**TASK TO CARRY OUT:** Please copy, exactly as they appear below, the lines from the one containing "min | 2 | reset_n | 210 | n2[2]" through the one containing "of cell area".

Collection entries
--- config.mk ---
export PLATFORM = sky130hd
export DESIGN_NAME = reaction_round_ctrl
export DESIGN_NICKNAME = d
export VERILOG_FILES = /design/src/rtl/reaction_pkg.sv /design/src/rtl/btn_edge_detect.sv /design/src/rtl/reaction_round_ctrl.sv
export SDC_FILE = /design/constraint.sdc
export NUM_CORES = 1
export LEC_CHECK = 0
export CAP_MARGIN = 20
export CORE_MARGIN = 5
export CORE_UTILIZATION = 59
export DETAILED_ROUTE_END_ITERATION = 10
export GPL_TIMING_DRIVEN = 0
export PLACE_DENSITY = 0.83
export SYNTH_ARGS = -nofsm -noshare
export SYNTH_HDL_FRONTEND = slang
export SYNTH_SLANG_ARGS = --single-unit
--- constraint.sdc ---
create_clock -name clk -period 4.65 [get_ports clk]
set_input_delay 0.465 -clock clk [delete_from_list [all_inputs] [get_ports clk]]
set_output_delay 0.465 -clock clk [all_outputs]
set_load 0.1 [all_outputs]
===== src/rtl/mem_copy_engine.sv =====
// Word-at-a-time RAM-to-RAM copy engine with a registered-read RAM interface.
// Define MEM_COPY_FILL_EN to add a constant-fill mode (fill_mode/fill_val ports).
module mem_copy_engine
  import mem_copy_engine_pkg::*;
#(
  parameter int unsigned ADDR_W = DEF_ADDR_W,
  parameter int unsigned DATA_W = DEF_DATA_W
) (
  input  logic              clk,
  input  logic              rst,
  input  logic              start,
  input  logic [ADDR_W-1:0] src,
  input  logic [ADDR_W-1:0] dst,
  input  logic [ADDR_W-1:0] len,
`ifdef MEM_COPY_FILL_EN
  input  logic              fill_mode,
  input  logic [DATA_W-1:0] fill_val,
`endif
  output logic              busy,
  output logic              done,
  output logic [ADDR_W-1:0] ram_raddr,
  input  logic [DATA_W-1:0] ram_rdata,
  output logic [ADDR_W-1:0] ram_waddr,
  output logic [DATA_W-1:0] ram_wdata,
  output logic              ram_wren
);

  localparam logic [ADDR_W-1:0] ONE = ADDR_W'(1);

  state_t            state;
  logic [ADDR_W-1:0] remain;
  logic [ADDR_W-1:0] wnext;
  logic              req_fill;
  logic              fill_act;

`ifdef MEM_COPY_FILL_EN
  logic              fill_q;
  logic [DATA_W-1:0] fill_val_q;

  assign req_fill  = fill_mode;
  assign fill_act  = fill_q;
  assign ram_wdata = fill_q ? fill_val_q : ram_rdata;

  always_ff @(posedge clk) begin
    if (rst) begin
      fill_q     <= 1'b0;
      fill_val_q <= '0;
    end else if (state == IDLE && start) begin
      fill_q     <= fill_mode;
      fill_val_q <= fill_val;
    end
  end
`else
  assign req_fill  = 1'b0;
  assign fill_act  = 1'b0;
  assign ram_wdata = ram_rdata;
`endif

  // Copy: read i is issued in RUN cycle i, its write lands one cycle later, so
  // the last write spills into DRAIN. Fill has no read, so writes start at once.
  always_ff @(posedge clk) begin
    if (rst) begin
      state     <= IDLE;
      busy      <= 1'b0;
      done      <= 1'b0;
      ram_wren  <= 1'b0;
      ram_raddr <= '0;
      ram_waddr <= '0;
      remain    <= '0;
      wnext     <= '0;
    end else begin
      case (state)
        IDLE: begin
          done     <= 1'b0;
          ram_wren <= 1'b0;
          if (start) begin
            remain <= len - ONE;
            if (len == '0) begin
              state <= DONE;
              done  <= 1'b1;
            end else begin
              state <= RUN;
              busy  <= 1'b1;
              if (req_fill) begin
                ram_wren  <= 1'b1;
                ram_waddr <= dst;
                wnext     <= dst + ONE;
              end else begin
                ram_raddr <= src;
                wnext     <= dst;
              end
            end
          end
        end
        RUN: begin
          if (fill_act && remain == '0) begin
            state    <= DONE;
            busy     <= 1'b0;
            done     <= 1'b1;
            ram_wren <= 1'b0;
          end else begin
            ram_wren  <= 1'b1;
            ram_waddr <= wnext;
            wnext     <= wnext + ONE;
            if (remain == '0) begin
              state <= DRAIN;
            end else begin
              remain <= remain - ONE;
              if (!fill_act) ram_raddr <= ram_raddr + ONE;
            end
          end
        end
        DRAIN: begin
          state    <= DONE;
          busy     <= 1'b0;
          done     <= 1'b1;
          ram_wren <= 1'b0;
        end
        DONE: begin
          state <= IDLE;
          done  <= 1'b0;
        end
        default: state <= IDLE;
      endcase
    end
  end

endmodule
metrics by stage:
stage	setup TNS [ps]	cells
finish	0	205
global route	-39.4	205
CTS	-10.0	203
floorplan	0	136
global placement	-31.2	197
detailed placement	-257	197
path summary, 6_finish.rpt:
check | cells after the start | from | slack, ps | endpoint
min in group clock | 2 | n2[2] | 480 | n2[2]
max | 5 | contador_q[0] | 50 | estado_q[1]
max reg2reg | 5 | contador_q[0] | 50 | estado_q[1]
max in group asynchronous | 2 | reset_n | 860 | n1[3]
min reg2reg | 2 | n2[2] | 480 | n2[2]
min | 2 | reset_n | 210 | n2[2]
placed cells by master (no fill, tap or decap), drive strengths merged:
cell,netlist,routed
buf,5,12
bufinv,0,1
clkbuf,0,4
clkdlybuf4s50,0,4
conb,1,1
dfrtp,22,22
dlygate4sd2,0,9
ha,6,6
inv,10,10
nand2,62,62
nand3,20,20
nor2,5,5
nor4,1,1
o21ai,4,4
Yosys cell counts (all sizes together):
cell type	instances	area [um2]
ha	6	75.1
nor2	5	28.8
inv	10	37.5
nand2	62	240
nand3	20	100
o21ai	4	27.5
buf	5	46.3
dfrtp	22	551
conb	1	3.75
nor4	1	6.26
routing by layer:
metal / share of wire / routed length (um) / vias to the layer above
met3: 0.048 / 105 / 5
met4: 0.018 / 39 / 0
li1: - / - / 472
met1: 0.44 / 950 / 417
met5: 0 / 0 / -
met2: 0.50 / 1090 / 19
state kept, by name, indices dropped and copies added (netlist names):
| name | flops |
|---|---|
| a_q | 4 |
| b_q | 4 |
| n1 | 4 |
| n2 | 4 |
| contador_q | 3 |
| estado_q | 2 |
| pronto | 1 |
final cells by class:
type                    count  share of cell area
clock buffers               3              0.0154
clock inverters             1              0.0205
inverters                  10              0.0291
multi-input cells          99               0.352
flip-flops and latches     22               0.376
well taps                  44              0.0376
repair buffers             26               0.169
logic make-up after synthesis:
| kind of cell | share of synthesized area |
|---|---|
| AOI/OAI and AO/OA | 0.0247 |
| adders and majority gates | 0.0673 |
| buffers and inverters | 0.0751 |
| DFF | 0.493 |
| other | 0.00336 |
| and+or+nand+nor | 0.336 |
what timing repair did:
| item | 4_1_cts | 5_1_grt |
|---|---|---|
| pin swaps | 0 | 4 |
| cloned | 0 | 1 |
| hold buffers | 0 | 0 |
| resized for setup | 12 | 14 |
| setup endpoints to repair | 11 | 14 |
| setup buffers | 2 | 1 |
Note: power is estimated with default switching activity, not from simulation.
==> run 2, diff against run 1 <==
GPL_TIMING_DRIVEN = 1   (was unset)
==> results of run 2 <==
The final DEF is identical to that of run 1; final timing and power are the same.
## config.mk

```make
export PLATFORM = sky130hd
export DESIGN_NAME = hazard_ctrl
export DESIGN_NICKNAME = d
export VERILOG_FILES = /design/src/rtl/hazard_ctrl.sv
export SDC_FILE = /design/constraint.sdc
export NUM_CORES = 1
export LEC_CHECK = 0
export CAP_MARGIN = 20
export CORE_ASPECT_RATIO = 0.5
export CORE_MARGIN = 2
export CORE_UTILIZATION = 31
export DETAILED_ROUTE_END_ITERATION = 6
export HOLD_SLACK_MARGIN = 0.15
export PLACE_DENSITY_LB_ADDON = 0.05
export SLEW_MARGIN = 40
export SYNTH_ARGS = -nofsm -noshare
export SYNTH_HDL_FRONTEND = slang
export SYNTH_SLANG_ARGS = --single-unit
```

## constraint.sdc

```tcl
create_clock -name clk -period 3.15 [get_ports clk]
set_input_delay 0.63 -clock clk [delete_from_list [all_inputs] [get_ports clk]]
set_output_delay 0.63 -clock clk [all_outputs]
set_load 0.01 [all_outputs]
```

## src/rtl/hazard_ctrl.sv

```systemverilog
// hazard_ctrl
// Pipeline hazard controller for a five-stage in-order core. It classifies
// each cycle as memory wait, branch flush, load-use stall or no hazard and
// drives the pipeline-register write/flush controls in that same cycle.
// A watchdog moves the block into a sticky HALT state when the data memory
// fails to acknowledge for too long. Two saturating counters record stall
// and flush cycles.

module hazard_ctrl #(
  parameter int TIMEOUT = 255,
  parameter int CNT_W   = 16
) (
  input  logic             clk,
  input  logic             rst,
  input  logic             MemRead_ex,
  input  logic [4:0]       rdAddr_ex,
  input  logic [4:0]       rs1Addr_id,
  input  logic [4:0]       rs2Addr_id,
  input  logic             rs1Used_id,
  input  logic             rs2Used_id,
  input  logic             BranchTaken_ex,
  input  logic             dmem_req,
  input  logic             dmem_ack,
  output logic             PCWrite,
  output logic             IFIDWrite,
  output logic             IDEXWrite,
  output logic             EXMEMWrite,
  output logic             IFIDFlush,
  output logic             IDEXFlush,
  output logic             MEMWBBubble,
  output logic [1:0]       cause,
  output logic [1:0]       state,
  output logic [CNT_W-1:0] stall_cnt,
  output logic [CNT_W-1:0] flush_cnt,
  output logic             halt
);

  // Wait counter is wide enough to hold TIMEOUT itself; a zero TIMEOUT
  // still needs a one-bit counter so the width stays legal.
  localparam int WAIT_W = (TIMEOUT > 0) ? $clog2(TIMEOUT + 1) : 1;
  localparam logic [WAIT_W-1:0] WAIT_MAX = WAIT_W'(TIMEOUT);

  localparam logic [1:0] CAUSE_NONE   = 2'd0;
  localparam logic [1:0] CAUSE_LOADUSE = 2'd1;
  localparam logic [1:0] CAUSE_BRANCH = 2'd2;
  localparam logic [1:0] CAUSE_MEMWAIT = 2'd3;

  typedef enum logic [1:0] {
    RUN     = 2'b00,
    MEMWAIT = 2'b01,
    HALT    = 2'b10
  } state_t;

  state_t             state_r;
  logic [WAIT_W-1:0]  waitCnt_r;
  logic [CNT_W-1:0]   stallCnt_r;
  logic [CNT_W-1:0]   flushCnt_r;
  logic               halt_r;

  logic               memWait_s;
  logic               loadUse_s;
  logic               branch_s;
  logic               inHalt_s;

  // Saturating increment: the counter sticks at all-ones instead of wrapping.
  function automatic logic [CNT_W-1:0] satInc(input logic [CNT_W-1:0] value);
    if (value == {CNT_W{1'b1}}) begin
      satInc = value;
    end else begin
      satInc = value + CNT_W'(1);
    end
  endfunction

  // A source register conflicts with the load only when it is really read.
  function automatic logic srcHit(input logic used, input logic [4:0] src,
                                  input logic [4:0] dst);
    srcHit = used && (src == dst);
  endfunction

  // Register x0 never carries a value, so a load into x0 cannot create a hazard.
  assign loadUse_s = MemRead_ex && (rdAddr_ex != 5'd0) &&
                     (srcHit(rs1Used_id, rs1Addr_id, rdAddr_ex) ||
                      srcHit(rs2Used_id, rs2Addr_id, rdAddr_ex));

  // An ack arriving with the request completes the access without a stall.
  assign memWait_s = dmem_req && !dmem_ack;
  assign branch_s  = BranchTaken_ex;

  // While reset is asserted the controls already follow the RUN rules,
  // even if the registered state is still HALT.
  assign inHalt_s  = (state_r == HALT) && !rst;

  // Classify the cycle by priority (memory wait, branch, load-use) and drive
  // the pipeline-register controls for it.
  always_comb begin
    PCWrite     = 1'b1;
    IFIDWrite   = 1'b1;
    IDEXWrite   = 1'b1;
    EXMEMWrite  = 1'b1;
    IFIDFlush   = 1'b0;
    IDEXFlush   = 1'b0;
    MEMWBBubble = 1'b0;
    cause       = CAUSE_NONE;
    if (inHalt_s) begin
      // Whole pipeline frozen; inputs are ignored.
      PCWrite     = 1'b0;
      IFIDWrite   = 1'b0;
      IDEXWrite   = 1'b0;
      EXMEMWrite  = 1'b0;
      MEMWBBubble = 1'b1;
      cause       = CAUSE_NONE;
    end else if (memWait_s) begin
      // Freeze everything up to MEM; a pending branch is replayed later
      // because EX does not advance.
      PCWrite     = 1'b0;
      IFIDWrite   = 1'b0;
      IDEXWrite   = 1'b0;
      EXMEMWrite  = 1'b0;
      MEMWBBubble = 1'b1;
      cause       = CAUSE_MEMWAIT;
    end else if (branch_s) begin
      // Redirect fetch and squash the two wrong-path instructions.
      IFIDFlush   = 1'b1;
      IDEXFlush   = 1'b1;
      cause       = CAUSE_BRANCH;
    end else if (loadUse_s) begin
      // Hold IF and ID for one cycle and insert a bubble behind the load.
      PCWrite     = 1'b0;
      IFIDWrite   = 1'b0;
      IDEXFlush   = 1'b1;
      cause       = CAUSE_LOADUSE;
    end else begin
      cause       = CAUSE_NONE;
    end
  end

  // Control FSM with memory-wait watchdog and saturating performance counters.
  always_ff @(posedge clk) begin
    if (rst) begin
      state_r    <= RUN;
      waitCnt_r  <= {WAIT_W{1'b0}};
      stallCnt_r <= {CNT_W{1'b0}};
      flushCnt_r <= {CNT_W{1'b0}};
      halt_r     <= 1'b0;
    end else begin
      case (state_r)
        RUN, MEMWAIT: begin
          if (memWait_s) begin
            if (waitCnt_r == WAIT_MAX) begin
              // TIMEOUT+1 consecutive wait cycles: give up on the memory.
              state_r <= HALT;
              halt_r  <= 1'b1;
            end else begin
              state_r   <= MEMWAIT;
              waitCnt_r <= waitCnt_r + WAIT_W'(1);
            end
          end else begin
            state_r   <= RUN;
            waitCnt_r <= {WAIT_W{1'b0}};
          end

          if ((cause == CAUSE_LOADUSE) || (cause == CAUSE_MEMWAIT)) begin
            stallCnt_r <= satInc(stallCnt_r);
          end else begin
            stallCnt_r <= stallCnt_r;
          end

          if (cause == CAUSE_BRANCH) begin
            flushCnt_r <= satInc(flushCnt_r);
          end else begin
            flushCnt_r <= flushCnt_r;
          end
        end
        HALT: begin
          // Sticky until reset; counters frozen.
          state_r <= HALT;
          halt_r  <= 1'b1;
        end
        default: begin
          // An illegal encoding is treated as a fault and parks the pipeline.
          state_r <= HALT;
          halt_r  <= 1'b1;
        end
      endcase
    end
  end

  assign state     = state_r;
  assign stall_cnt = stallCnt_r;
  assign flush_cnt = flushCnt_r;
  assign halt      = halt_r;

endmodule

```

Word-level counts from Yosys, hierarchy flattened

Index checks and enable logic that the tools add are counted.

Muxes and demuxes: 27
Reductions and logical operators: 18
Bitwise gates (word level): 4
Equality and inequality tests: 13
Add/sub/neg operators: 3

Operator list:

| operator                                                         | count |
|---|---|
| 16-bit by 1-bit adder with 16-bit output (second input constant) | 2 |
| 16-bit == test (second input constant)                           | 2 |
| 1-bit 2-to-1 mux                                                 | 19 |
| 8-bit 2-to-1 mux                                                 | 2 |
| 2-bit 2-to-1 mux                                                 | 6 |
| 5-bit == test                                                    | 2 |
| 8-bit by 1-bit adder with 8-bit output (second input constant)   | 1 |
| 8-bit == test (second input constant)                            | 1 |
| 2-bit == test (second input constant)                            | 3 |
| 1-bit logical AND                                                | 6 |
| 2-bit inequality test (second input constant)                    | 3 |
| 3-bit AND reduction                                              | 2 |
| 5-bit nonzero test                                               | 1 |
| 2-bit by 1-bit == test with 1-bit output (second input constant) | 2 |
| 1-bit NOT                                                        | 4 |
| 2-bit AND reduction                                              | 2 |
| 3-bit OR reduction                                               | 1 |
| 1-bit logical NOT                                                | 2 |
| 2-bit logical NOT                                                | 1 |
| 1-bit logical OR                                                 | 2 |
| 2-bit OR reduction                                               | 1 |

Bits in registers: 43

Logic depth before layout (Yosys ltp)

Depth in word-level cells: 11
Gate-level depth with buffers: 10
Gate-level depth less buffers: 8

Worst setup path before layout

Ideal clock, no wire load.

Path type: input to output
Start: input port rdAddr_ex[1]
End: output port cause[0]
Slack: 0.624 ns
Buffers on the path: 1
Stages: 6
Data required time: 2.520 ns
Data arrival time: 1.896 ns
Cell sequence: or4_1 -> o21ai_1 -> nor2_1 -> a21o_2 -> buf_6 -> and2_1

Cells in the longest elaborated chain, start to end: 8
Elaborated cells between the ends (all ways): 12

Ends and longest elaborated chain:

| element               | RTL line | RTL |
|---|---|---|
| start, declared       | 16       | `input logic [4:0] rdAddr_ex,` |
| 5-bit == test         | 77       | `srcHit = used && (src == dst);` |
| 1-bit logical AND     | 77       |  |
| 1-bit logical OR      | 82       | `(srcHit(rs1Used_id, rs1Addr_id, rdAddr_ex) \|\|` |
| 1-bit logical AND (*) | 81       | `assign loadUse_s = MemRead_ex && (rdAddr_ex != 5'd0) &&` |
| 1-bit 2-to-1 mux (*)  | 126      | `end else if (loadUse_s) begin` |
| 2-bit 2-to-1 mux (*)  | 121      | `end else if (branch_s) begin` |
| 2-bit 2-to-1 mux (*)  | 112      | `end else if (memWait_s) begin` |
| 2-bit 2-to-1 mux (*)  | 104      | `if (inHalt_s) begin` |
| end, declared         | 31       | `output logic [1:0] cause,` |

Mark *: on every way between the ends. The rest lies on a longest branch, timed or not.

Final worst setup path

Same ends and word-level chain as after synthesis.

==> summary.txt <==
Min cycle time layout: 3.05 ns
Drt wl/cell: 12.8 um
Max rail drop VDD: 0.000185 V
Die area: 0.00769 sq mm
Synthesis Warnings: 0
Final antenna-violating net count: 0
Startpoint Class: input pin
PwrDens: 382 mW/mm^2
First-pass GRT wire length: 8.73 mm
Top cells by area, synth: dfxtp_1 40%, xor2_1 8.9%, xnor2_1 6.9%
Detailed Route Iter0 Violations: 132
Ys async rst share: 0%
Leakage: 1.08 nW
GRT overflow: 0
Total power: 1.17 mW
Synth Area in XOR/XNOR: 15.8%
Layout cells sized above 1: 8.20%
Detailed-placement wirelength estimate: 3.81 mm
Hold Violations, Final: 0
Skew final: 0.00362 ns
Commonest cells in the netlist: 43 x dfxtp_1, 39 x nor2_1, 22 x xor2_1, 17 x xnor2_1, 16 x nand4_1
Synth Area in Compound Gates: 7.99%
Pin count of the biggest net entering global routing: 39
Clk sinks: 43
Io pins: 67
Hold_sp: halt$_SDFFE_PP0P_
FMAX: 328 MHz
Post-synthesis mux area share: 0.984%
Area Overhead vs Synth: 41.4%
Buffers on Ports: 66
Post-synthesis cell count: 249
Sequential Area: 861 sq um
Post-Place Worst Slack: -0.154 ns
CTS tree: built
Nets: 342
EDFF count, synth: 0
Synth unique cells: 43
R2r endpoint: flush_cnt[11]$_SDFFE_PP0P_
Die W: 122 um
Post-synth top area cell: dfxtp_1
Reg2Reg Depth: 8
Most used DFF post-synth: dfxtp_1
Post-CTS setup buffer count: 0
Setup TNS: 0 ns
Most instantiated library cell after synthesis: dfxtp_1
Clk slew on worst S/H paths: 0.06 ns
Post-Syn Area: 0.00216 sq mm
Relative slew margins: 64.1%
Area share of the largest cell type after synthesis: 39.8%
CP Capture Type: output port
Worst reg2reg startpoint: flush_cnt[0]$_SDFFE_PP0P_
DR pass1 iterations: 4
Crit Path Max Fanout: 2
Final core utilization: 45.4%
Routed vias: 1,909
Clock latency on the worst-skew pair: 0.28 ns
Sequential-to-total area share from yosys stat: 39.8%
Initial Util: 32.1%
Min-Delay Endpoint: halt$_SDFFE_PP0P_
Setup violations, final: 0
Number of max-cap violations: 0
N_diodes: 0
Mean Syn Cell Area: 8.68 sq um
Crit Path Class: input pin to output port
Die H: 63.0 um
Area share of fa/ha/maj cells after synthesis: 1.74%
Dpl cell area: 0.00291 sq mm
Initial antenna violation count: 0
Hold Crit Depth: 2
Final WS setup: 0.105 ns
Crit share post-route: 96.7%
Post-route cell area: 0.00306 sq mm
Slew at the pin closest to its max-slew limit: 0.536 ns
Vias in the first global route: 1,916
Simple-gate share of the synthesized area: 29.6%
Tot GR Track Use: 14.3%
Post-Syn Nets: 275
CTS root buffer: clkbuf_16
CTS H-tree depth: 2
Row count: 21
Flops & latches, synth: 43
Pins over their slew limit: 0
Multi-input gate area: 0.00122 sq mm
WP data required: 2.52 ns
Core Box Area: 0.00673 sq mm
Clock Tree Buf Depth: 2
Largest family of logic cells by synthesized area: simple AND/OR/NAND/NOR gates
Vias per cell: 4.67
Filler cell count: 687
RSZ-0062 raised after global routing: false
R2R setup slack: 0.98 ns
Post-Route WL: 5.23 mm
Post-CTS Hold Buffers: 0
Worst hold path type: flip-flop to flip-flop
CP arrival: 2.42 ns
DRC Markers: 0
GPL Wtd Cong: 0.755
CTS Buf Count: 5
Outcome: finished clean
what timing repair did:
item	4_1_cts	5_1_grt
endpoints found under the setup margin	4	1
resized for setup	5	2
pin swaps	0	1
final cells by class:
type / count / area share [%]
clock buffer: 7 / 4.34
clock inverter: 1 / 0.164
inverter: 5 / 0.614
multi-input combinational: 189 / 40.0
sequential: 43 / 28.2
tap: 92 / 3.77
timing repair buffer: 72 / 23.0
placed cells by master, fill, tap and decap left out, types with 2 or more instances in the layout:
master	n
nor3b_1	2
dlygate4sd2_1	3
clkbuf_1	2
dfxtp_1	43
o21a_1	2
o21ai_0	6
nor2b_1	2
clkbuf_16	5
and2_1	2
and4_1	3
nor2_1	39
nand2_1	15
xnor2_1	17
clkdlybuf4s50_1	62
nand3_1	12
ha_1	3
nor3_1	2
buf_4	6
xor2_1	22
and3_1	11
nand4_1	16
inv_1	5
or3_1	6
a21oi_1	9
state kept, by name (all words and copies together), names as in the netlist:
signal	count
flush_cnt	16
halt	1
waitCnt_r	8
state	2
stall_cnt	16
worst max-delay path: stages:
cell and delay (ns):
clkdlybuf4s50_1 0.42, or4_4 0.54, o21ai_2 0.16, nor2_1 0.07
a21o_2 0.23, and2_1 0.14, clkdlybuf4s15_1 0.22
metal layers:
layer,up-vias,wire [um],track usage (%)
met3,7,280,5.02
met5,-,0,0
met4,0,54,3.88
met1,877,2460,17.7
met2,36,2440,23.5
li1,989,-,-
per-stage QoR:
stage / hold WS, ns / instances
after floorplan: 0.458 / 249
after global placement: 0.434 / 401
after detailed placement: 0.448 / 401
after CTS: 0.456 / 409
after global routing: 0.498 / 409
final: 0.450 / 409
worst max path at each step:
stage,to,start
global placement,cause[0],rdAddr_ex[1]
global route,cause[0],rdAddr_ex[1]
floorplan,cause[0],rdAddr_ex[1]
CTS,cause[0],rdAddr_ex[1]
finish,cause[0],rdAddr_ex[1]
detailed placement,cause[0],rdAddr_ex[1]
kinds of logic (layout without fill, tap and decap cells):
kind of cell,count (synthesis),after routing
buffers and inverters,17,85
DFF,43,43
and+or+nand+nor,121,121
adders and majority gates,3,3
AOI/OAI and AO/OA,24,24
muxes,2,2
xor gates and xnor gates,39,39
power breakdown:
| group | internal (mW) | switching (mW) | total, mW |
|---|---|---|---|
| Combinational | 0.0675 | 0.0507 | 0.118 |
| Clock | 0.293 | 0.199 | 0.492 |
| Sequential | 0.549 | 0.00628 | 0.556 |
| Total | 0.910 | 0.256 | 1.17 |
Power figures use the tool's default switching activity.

**ANSWER BOX:**
min | 2 | reset_n | 210 | n2[2]
placed cells by master (no fill, tap or decap), drive strengths merged:
cell,netlist,routed
buf,5,12
bufinv,0,1
clkbuf,0,4
clkdlybuf4s50,0,4
conb,1,1
dfrtp,22,22
dlygate4sd2,0,9
ha,6,6
inv,10,10
nand2,62,62
nand3,20,20
nor2,5,5
nor4,1,1
o21ai,4,4
Yosys cell counts (all sizes together):
cell type	instances	area [um2]
ha	6	75.1
nor2	5	28.8
inv	10	37.5
nand2	62	240
nand3	20	100
o21ai	4	27.5
buf	5	46.3
dfrtp	22	551
conb	1	3.75
nor4	1	6.26
routing by layer:
metal / share of wire / routed length (um) / vias to the layer above
met3: 0.048 / 105 / 5
met4: 0.018 / 39 / 0
li1: - / - / 472
met1: 0.44 / 950 / 417
met5: 0 / 0 / -
met2: 0.50 / 1090 / 19
state kept, by name, indices dropped and copies added (netlist names):
| name | flops |
|---|---|
| a_q | 4 |
| b_q | 4 |
| n1 | 4 |
| n2 | 4 |
| contador_q | 3 |
| estado_q | 2 |
| pronto | 1 |
final cells by class:
type                    count  share of cell area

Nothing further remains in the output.